Health

Warning labels should be made mandatory in India: Experts

Union Consumer Affairs Minister Ram Vilas Paswn had said last week that his ministry would concur with health ministry on the matter

 
By Ananya Tewari
Last Updated: Tuesday 29 March 2016
Credit: Flickr
Credit: Flickr Credit: Flickr

Experts feel that “warning labels”- that warn consumers, make them aware and encourage them to make healthier food choices should be made mandatory on processed and packaged foods in India.

“Warning labels should become mandatory on processed and packaged foods. Such labels should be highlighted with a distinct colour to immediately catch the consumer’s attention and should be easily interpreted by illiterate people,” says Ananth Sayanam, Coordinator, Safe Food Alliance, Tamil Nadu. He also added that current food labels should be revised to enhance better understanding among consumers as these are not legible and provide selective information about foods.

Sayanam’s exhortation follows in the wake of Union Minister of Consumer Affairs, Food and Public Distribution, Ram Vilas Paswan stating last week that his department would write to the Union Ministry of Health on whether junk foods could be labeled as “healthy” or “unhealthy”. He reiterated about the suggestions that he had received on having warning labels on junk foods, similar to those present on cigarette packs. He also stated that the current food labels should be improved to have bigger font size for better understanding amongst consumers.

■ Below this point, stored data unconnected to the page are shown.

**src/rtl/encoder8to3_arb_pkg.sv**
```systemverilog
// Shared types for the 8-to-3 request encoder and its priority selector.
//   N_IN / CODE_W : request line count and matching code width
//   code_t/req_t  : encoded index and request-vector types
//   enc_state_t   : output FSM states (IDLE: no code presented, HOLD: code presented)
//   code2oh       : code -> one-hot expansion (the decoder3to8 function)
package encoder8to3_arb_pkg;

  localparam int N_IN   = 8;
  localparam int CODE_W = $clog2(N_IN);

  typedef logic [CODE_W-1:0] code_t;
  typedef logic [N_IN-1:0]   req_t;

  typedef enum logic {IDLE = 1'b0, HOLD = 1'b1} enc_state_t;

  function automatic req_t code2oh(code_t c);
    return req_t'(1) << c;
  endfunction

endpackage

```
**src/rtl/encoder8to3_arb_if.sv**
```systemverilog
// Request/grant bus of the encoder.
//   clr        : synchronous flush
//   in_req     : request pulses, sampled every cycle
//   out_code   : granted index, out_onehot its one-hot form
//   out_valid  : code presented, out_ready : consumer accept
//   pend       : captured but not yet granted requests
//   drop       : a request merged into an already-pending or presented bit
// slave = encoder side, master = requester/consumer side.
interface encoder8to3_arb_if;
  import encoder8to3_arb_pkg::*;

  logic  clr;
  req_t  in_req;
  logic  out_ready;
  code_t out_code;
  req_t  out_onehot;
  logic  out_valid;
  req_t  pend;
  logic  drop;

  modport slave (
    input  clr, in_req, out_ready,
    output out_code, out_onehot, out_valid, pend, drop
  );

  modport master (
    output clr, in_req, out_ready,
    input  out_code, out_onehot, out_valid, pend, drop
  );

endinterface

```
**src/rtl/encoder8to3_arb_prio_sel8.sv**
```systemverilog
// Combinational 8-way priority selector.
//   vec : candidate request vector
//   idx : index of the winning bit (0 when vec is empty)
//   any : vec has at least one bit set
// HI_FIRST=1 picks the highest set index, HI_FIRST=0 the lowest.
module encoder8to3_arb_prio_sel8
  import encoder8to3_arb_pkg::*;
#(
  parameter bit HI_FIRST = 1'b1
) (
  input  req_t  vec,
  output code_t idx,
  output logic  any
);

  // Scan toward the winning end; the last hit seen is the winner.
  always_comb begin
    idx = '0;
    any = |vec;
    if (HI_FIRST) begin
      for (int i = 0; i < N_IN; i++)
        if (vec[i]) idx = code_t'(i);
    end else begin
      for (int i = N_IN-1; i >= 0; i--)
        if (vec[i]) idx = code_t'(i);
    end
  end

endmodule

```
**src/rtl/encoder8to3_arb.sv**
```systemverilog
// Sequential 8-to-3 priority encoder with sticky pending requests.
// Requests are captured into pend and drained one code per accepted
// valid/ready transfer, in priority order.
//   clk, rst_n : clock, asynchronous active-low reset
//   bus        : encoder8to3_arb_if.slave (requests in, codes out)
// HI_FIRST selects the priority direction (1: bit 7 wins).
module encoder8to3_arb
  import encoder8to3_arb_pkg::*;
#(
  parameter bit HI_FIRST = 1'b1
) (
  input  logic                      clk,
  input  logic                      rst_n,
  encoder8to3_arb_if.slave          bus
);

  enc_state_t state;
  req_t       pend_q;
  req_t       oh_q;
  code_t      code_q;
  logic       valid_q;
  logic       drop_q;

  logic  acc;
  req_t  cand;
  code_t sel;
  logic  any;
  req_t  sel_oh;
  logic  load;
  req_t  held;
  req_t  pend_d;
  logic  drop_d;

  assign acc  = valid_q & bus.out_ready;
  // Bypass: a request can be granted in the cycle it arrives.
  assign cand = pend_q | bus.in_req;

  encoder8to3_arb_prio_sel8 #(.HI_FIRST(HI_FIRST)) u_sel (
    .vec (cand),
    .idx (sel),
    .any (any)
  );

  assign sel_oh = code2oh(sel);
  // The output slot is free when nothing is presented or it is leaving now.
  assign load   = any & ((state == IDLE) | acc);
  // Bit presented and stalled: a repeat request for it is already covered.
  assign held   = (valid_q & ~acc) ? oh_q : '0;

  always_comb begin
    pend_d = pend_q | (bus.in_req & ~held);
    drop_d = |(bus.in_req & (pend_q | held));
    if (load) begin
      // A fresh request on a bit granted out of pend re-arms it (set wins
      // over clear); a bit granted straight from in_req is consumed.
      pend_d = (cand & ~sel_oh) | (bus.in_req & pend_q & sel_oh);
      drop_d = |(bus.in_req & pend_q & ~sel_oh);
    end
  end

  always_ff @(posedge clk or negedge rst_n) begin
    if (!rst_n) begin
      state   <= IDLE;
      pend_q  <= '0;
      oh_q    <= '0;
      code_q  <= '0;
      valid_q <= 1'b0;
      drop_q  <= 1'b0;
    end else if (bus.clr) begin
      state   <= IDLE;
      pend_q  <= '0;
      oh_q    <= '0;
      code_q  <= '0;
      valid_q <= 1'b0;
      drop_q  <= 1'b0;
    end else begin
      pend_q <= pend_d;
      drop_q <= drop_d;
      if (load) begin
        state   <= HOLD;
        valid_q <= 1'b1;
        code_q  <= sel;
        oh_q    <= sel_oh;
      end else if (acc) begin
        state   <= IDLE;
        valid_q <= 1'b0;
        oh_q    <= '0;
      end
    end
  end

  assign bus.out_code   = code_q;
  assign bus.out_onehot = oh_q;
  assign bus.out_valid  = valid_q;
  assign bus.pend       = pend_q;
  assign bus.drop       = drop_q;

endmodule

```
**src/flat_wrapper.sv**
```systemverilog
// flat-port wrapper written by rule: the top's interface ports become plain ports
module encoder8to3_arb_flat import encoder8to3_arb_pkg::*;
#(
  parameter bit HI_FIRST = 1'b1
)
  (clk, rst_n, bus_clr, bus_in_req, bus_out_ready, bus_out_code, bus_out_onehot, bus_out_valid, bus_pend, bus_drop);
  encoder8to3_arb_if bus_i ();
  input  logic clk;
  input  logic rst_n;
  input wire logic [$bits(bus_i.clr)-1:0] bus_clr;
  input wire logic [$bits(bus_i.in_req)-1:0] bus_in_req;
  input wire logic [$bits(bus_i.out_ready)-1:0] bus_out_ready;
  output wire logic [$bits(bus_i.out_code)-1:0] bus_out_code;
  output wire logic [$bits(bus_i.out_onehot)-1:0] bus_out_onehot;
  output wire logic [$bits(bus_i.out_valid)-1:0] bus_out_valid;
  output wire logic [$bits(bus_i.pend)-1:0] bus_pend;
  output wire logic [$bits(bus_i.drop)-1:0] bus_drop;
  assign bus_i.clr = bus_clr;
  assign bus_i.in_req = bus_in_req;
  assign bus_i.out_ready = bus_out_ready;
  assign bus_out_code = bus_i.out_code;
  assign bus_out_onehot = bus_i.out_onehot;
  assign bus_out_valid = bus_i.out_valid;
  assign bus_pend = bus_i.pend;
  assign bus_drop = bus_i.drop;
  encoder8to3_arb #(.HI_FIRST(HI_FIRST)) u_core (.clk(clk), .rst_n(rst_n), .bus(bus_i));
endmodule
```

There is no provision for warning labels in current Indian regulations. Warning labels typically declare high content of certain nutrients (mostly salt, sugar, fat and may also be about allergens). These labels are mostly provided to discourage consumption of foods high in salt, sugar, fat and calories among populations due to their linkages with Non-Communicable Diseases (NCD) and obesity risks.

Other countries

Several countries have adopted mandatory warning labels on packaged as well as non-packaged foods as a key public health intervention to warn consumers and enable them to make informed dietary decisions. Chile has warning labels that declare high salt, sugar, fat and calorie content on packaged foods. Finland has similar labels for packaged foods declaring high salt content. Another variant of these labels has been adopted by France which flashes “For your health, do not eat foods that contain too much fat, too much sugar or salt; Eat at least 5 servings of fruit and vegetables every day; Avoid eating snacks; Do physical exercise regularly” on TV commercials of “high in category” foods. Recently in the UK, the Royal Society of Public Health has recommended that along with calorie labeling, foods should also have figures in terms of health and exercise required to burn the calories consumed from them. For example, a label declaring that a 330 ml can of sugary soft drink contains 138 calories should also mention that 13 minutes of running is required to burn these calories off. Such "activity equivalent calorie labelling” can help people make healthier choices and exercise more.

Apart from having warning labels on packaged foods, such labels are also gaining momentum for fresh foods such as those prepared in restaurants. A new regulation in New York City, USA has made mandatory labeling of sodium icons on menu cards of chain restaurants for foods high in sodium content. Warning labels are a negative form of front of pack labelling (FoP) which highlights the negative aspects of a particular food. FoP labels were developed for easier understanding amongst consumers. Many countries such as Thailand, Singapore, Australia, New Zealand, Mexico, Ecuador and Nordic nations have positive FoP labels which provide an easy way to compare similar packaged foods and make healthier choices.